35.Bölüm | Sezgi

807 96 93
                                    

Bölüm Şarkısı: This Love - Camila Cabello

...

Hermione güzel olabileceğine itimat ettiği bir güne uyandı. Tüm gece huzursuz olduğu uykusunun son damlalarını da üstünden attı. Dün gece saatlerce bebeğin yerine yerleşmesini beklemişti. Sağa döndüğünde bebek sol, sola döndüğünde  ise sağda olmak istiyordu. Saatlerce süren kafa karışıklığı sonunda, bebek yerini beğendiğinde Hermione sonunda uykuya dalabilmişti.

Yan tarafındaki soğukluk ona son birkaç günü kısaca özetlerken gerindi. Yavaşça doğrulduğunda komodinin üzerindeki bir bardak suyu içti.

Draco'nun içeride olduğunu biliyordu. Son zamanlarda olan gergin havayı yatıştırmaya niyetliydi.

Onun iş ve gündelik hayat problemlerinde yaşadığı sinir ve stres, kendi hamilelik hormonlarıyla çakışınca çok sağlıklı şeyler yaşamıyorlardı. Hermione, Draco'yu çoktan çözmüştü. Tıpkı kendisi gibi  hemen alevlenen bir karaktere sahipti. İkisi de son sözü istiyorlardı ve bu hoş olmayan şeylere sebebiyet veriyordu. Ama biliyordu. İkisi de birbirini alttan almaya alışacaklardı. Alışmak zorundalardı.

Ayrıca Hermione, Draco'nun son zamanlarda her zamankinden de huzursuz olduğunu sezmişti. Sanki kendini herkesten soyutluyor gibiydi.

Birkaç gündür de böylelerdi işte. Sıkı ve ateşli bir kavga çıkarmamak için çok bir araya gelme taraftarı olmamışlardı. Özellikle Draco herhangi yanlış bir hareket ve söylemden kaçmak için çok uğraşıyordu.
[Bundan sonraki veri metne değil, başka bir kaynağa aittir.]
## top
module top#(parameter m = 7)(
    input clk,
    input signed [m-1:0]noise_in,
    output reg signed [2*m-1:0]filter_out
);
Settings: LEC_CHECK=0, ABC_AREA=0, CAP_MARGIN=30, CELL_PAD_IN_SITES_DETAIL_PLACEMENT=1, CELL_PAD_IN_SITES_GLOBAL_PLACEMENT=3, CORE_ASPECT_RATIO=1.15, CORE_MARGIN=2, CORE_UTILIZATION=36, CTS_CLUSTER_DIAMETER=94, CTS_CLUSTER_SIZE=43, GPL_ROUTABILITY_DRIVEN=1, HOLD_SLACK_MARGIN=0.07, MAX_ROUTING_LAYER=met4, MIN_ROUTING_LAYER=met2, SLEW_MARGIN=0; clock period 12.5 ns.
run.sh (not shown) runs the stock make flow with config.mk's settings and CLKGATE_MAP_FILE=.
The first run passed the timing, design-rule and antenna checks.
Change:
- ABC_AREA: 0 -> unset
- CAP_MARGIN: 30 -> 20
- CELL_PAD_IN_SITES_DETAIL_PLACEMENT: 1 -> unset
- CELL_PAD_IN_SITES_GLOBAL_PLACEMENT: 3 -> unset
- CORE_ASPECT_RATIO: 1.15 -> unset
- CORE_UTILIZATION: 36 -> 69
- CTS_CLUSTER_DIAMETER: 94 -> unset
- CTS_CLUSTER_SIZE: 43 -> unset
- GPL_ROUTABILITY_DRIVEN: 1 -> unset
- HOLD_SLACK_MARGIN: 0.07 -> unset
- MAX_ROUTING_LAYER: met4 -> unset
- MIN_ROUTING_LAYER: met2 -> unset
- SLEW_MARGIN: 0 -> 20
- clock period: 12.5 -> 8.6 ns (I/O delays scaled with it)
What happened: The changed run completed without violations. Global-route usage climbs by 0.38 points. Critical path depth came out lower by 2.
Change:
- CAP_MARGIN: 20 -> 5
- CORE_UTILIZATION: 69 -> 72
- clock period: 8.6 -> 6.35 ns (I/O delays scaled with it)
This time the run completed and failed the layout checks on negative setup slack.
Register-to-register slack loses 2.0 ns.
Hold slack loses 0.0067 ns.
Worst setup slack loses 1.0 ns.
Final area increases by 6.1%.
Routed wire length increases by 9.2%.
Core utilization increases by 8.6 points.
Synthesized area stays the same.
Clock-buffer cell count increases by 1.
Change:
- ABC_AREA: unset -> 1
- CORE_ASPECT_RATIO: unset -> 0.9
- CTS_CLUSTER_DIAMETER: unset -> 223
- CTS_CLUSTER_SIZE: unset -> 100
- SETUP_SLACK_MARGIN: unset -> 0.67
- TNS_END_PERCENT: unset -> 80
- clock period: 6.35 -> 5.86 ns (I/O delays scaled with it)
Effect: The new run finished with negative setup slack left. Synthesized cell count climbs by a little under a tenth. Utilization climbs by 2.4 points. Sequential share of layout area drops by 0.65 points. Cell area climbs by a few percent. Routed wire length climbs by roughly a tenth. Non-clock buffer count climbs by 43. Hold slack gains 0.0031 ns. Via count climbs by roughly a tenth. Count of clock-buffer cells in the layout stays the same. Area after synthesis climbs slightly.
Change:
- CORE_ASPECT_RATIO: 0.9 -> unset
- CTS_CLUSTER_DIAMETER: 223 -> 140
- CTS_CLUSTER_SIZE: 100 -> 22
- HOLD_SLACK_MARGIN: unset -> 0.29
- SETUP_SLACK_MARGIN: 0.67 -> -0.3
- TNS_END_PERCENT: 80 -> unset
- clock period: 5.86 -> 4.87 ns (I/O delays scaled with it)
Result:
- The new run reached the layout checks and failed them: negative setup slack
- hold slack gets better by 0.0038 ns
- via count went up slightly
- final area rose slightly
- wire length grows by a few percent
- synthesized area does not change


Starting RTL as in the previous note.
export LEC_CHECK = 0
export ABC_AREA = 0
export CAP_MARGIN = 30
export CELL_PAD_IN_SITES_DETAIL_PLACEMENT = 1
export CELL_PAD_IN_SITES_GLOBAL_PLACEMENT = 3
export CORE_ASPECT_RATIO = 1.33
export CORE_MARGIN = 2
export CORE_UTILIZATION = 42
export CTS_CLUSTER_DIAMETER = 94
export CTS_CLUSTER_SIZE = 43
export GPL_ROUTABILITY_DRIVEN = 1
export HOLD_SLACK_MARGIN = 0.07
export MAX_ROUTING_LAYER = met4
export MIN_ROUTING_LAYER = met2
export PLACE_DENSITY_LB_ADDON = 0.19
export SLEW_MARGIN = 0
create_clock -name core_clock -period 12.5 [get_ports {clk}]
The first run finished with timing, DRC and antenna clean.
==> next run, changes <==
==> flow/config.mk (replaced) <==
export PLATFORM = sky130hd
export DESIGN_NAME = top
export DESIGN_NICKNAME = top
export VERILOG_FILES = /design/flow/design.v
export SDC_FILE = /design/flow/constraint.sdc
export NUM_CORES = 4
export LEC_CHECK = 0
export CAP_MARGIN = 5
export CORE_MARGIN = 2
export CORE_UTILIZATION = 72
export CTS_CLUSTER_SIZE = 19
export SETUP_SLACK_MARGIN = 0.5
export SLEW_MARGIN = 20
==> flow/constraint.sdc (replaced) <==
create_clock -name core_clock -period 5.75 [get_ports {clk}]
set_input_delay 1.1500 -clock core_clock [delete_from_list [all_inputs] [get_ports {clk}]]
set_output_delay 1.1500 -clock core_clock [all_outputs]
set_load 0.01 [all_outputs]
The new run reached the layout checks and failed them: negative setup slack.
Worst setup slack gets worse by 4.4 ns.
Area after synthesis is unchanged.
Wire length goes down by a few percent.
Global-route usage goes up by 2.2 points.
Via count goes down by about a fifth.


top again, from the RTL that the note above started with.
Settings: LEC_CHECK=0, ABC_AREA=0, CAP_MARGIN=20, CELL_PAD_IN_SITES_DETAIL_PLACEMENT=1, CORE_ASPECT_RATIO=0.56, CORE_MARGIN=7, CORE_UTILIZATION=46, CTS_CLUSTER_SIZE=91, MAX_ROUTING_LAYER=met5, MIN_ROUTING_LAYER=met1, SLEW_MARGIN=20; clock period 8.79 ns.
Then changed:
- ABC_AREA: 0 -> 1
- CELL_PAD_IN_SITES_DETAIL_PLACEMENT: 1 -> not set
- CORE_ASPECT_RATIO: 0.56 -> not set
- CORE_MARGIN: 7 -> 2
- CORE_UTILIZATION: 46 -> 72
- CTS_CLUSTER_DIAMETER: not set -> 98
- CTS_CLUSTER_SIZE: 91 -> 23
- MAX_ROUTING_LAYER: met5 -> not set
- MIN_ROUTING_LAYER: met1 -> not set
- SETUP_SLACK_MARGIN: not set -> -0.24
- clock period: 8.79 -> 4.78 ns (I/O delays scaled with it)
The changed run completed and failed the layout checks on setup timing.
Register-to-register slack gets worse by 3.4 ns.
Hold slack stays flat.
Setup slack is worse by 2.3 ns.
Die size is lower by well over a third.
Routed wire length went up slightly.
Cell count is higher by a little under a tenth.
Global-route usage rises by 14 points.
Then changed:
- CTS_CLUSTER_DIAMETER: 98 -> not set
- CTS_CLUSTER_SIZE: 23 -> 88
- HOLD_SLACK_MARGIN: not set -> 0.3
- PLACE_DENSITY: not set -> 0.78
- SETUP_SLACK_MARGIN: -0.24 -> 0.04
- clock period: 4.78 -> 3.35 ns (I/O delays scaled with it)
Effect:
- The changed run finished but failed the layout checks on setup timing
- global-route usage climbs by 1.0 points
- sequential share of layout area climbs by 0.10 points
- die size is unchanged
- hold slack is worse by 0.0086 ns
- register-to-register slack is worse by 1.4 ns
- setup slack is worse by 1.2 ns
- wire length climbs by a few percent
- critical path depth does not change
- count of clock-buffer cells in the layout climbs by 2
Then changed:
- ABC_AREA: 1 -> not set
- CTS_CLUSTER_SIZE: 88 -> 19
- HOLD_SLACK_MARGIN: 0.3 -> not set
- PLACE_DENSITY: 0.78 -> not set
- SETUP_SLACK_MARGIN: 0.04 -> not set
- clock period: 3.35 -> 5.9 ns (I/O delays scaled with it)
Result: The changed run reached the layout checks and failed them: setup timing; utilization goes down by 2.1 points; global-route usage goes down by 2.2 points; synthesized area goes down by 1.9%; die size goes down by about 1.8%; non-clock buffer count goes down by 26; cell count goes down by about 8%.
Onu üzmek hiç istediği bir şey değildi.

Hermione bunu biliyordu.

Elini yüzünü yıkadıktan sonra güzel bir kıyafet seçmeye koyuldu. Dolabında Draco'nun beğenebileceği bir şeyler bulmaya çabaladı. Bol nar çiçeği rengi tulumu üzerine geçirdiğinde hoş göründüğüne karar verdi. Kabarmış saçlarını güzelce tarayıp dağınık bir at kuyruğu haline getirdi. At kuyruğuna tulumuyla aynı renk bir fular bağladığında gayet idealdi.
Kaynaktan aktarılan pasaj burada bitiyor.